(Dataset entries)

**********

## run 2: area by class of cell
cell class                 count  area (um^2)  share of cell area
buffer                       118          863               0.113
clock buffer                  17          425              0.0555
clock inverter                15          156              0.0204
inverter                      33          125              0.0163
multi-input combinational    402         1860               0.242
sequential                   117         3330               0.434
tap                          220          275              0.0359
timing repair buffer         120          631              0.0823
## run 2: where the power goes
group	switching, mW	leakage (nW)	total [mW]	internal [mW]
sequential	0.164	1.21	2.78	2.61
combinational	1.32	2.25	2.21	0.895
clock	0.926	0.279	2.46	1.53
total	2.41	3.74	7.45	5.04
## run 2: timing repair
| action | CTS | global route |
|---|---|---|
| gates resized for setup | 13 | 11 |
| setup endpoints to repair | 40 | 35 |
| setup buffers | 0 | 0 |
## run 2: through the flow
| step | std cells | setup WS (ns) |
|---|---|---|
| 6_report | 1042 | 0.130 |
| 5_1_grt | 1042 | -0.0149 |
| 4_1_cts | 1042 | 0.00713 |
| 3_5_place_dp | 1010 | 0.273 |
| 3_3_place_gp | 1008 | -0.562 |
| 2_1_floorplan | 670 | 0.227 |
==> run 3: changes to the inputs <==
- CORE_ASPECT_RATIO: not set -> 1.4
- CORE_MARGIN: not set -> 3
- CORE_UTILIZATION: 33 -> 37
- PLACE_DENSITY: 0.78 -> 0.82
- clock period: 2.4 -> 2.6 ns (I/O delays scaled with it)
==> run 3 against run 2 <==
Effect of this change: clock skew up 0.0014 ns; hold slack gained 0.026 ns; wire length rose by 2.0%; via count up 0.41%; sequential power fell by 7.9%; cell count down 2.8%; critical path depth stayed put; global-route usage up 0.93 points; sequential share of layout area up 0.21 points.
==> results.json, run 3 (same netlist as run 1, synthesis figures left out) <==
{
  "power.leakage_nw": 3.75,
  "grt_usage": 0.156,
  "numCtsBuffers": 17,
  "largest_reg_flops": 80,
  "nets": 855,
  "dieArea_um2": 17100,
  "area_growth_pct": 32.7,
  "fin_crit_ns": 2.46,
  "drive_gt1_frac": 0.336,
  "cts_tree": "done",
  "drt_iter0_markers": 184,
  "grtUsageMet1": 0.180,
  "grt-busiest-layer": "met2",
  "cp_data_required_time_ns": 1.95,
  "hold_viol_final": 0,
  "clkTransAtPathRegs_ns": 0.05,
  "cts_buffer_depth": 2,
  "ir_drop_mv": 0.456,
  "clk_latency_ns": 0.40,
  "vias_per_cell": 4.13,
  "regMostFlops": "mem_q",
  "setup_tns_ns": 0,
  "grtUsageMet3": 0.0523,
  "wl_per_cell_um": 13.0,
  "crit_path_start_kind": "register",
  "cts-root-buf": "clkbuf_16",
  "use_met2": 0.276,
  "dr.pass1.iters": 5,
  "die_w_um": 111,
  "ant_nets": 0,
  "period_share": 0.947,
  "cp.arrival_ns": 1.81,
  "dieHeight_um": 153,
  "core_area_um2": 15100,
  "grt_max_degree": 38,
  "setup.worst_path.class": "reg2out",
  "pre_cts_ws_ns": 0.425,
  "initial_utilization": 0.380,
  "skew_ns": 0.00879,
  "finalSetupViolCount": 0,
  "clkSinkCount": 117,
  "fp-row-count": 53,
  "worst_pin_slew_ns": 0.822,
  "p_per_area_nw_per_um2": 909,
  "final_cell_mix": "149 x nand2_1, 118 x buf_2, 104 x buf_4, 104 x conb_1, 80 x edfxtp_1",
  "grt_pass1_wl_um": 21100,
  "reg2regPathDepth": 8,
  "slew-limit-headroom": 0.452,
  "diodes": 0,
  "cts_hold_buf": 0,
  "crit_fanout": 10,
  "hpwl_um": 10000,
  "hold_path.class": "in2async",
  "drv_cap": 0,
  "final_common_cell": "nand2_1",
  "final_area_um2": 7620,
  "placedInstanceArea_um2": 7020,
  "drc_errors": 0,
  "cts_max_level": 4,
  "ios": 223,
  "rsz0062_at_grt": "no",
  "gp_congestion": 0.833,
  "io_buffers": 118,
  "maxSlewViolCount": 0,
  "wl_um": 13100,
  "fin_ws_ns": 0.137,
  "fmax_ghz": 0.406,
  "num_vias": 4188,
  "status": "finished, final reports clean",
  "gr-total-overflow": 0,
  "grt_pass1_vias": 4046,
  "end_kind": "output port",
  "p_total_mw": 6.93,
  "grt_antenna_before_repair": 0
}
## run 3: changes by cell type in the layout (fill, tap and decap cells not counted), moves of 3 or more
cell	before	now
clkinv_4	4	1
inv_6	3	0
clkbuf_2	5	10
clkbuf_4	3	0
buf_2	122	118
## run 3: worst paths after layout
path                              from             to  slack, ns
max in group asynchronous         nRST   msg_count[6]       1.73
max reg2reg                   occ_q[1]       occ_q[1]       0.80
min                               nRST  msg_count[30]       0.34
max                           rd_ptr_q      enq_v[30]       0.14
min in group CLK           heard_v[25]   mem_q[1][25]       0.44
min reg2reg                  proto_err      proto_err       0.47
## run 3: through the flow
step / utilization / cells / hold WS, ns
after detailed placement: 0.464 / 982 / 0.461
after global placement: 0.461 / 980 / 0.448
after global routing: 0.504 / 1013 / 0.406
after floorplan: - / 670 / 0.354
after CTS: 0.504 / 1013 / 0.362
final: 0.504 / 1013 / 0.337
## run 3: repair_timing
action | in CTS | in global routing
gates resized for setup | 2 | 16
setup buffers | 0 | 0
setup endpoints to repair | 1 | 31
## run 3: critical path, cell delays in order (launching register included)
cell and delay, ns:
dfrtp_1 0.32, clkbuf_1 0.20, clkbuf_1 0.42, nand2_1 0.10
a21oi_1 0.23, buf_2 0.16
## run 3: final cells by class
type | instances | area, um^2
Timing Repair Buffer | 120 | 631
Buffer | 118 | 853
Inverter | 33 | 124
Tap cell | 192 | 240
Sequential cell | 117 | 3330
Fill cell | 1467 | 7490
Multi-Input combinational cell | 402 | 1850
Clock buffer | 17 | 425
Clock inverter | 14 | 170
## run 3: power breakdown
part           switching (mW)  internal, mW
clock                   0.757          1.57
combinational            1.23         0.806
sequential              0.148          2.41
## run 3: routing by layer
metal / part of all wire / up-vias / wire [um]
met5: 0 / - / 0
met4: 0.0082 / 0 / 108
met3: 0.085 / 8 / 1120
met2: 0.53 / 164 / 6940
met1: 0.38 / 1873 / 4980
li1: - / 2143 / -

**********

WHAT THE TASK REQUIRES - Reproduce verbatim the stretch of lines beginning with the one containing "metal / part" and ending at the close of the entries above.

WRITTEN ANSWER -
metal / part of all wire / up-vias / wire [um]
met5: 0 / - / 0
met4: 0.0082 / 0 / 108
met3: 0.085 / 8 / 1120
met2: 0.53 / 164 / 6940
met1: 0.38 / 1873 / 4980
li1: - / 2143 / -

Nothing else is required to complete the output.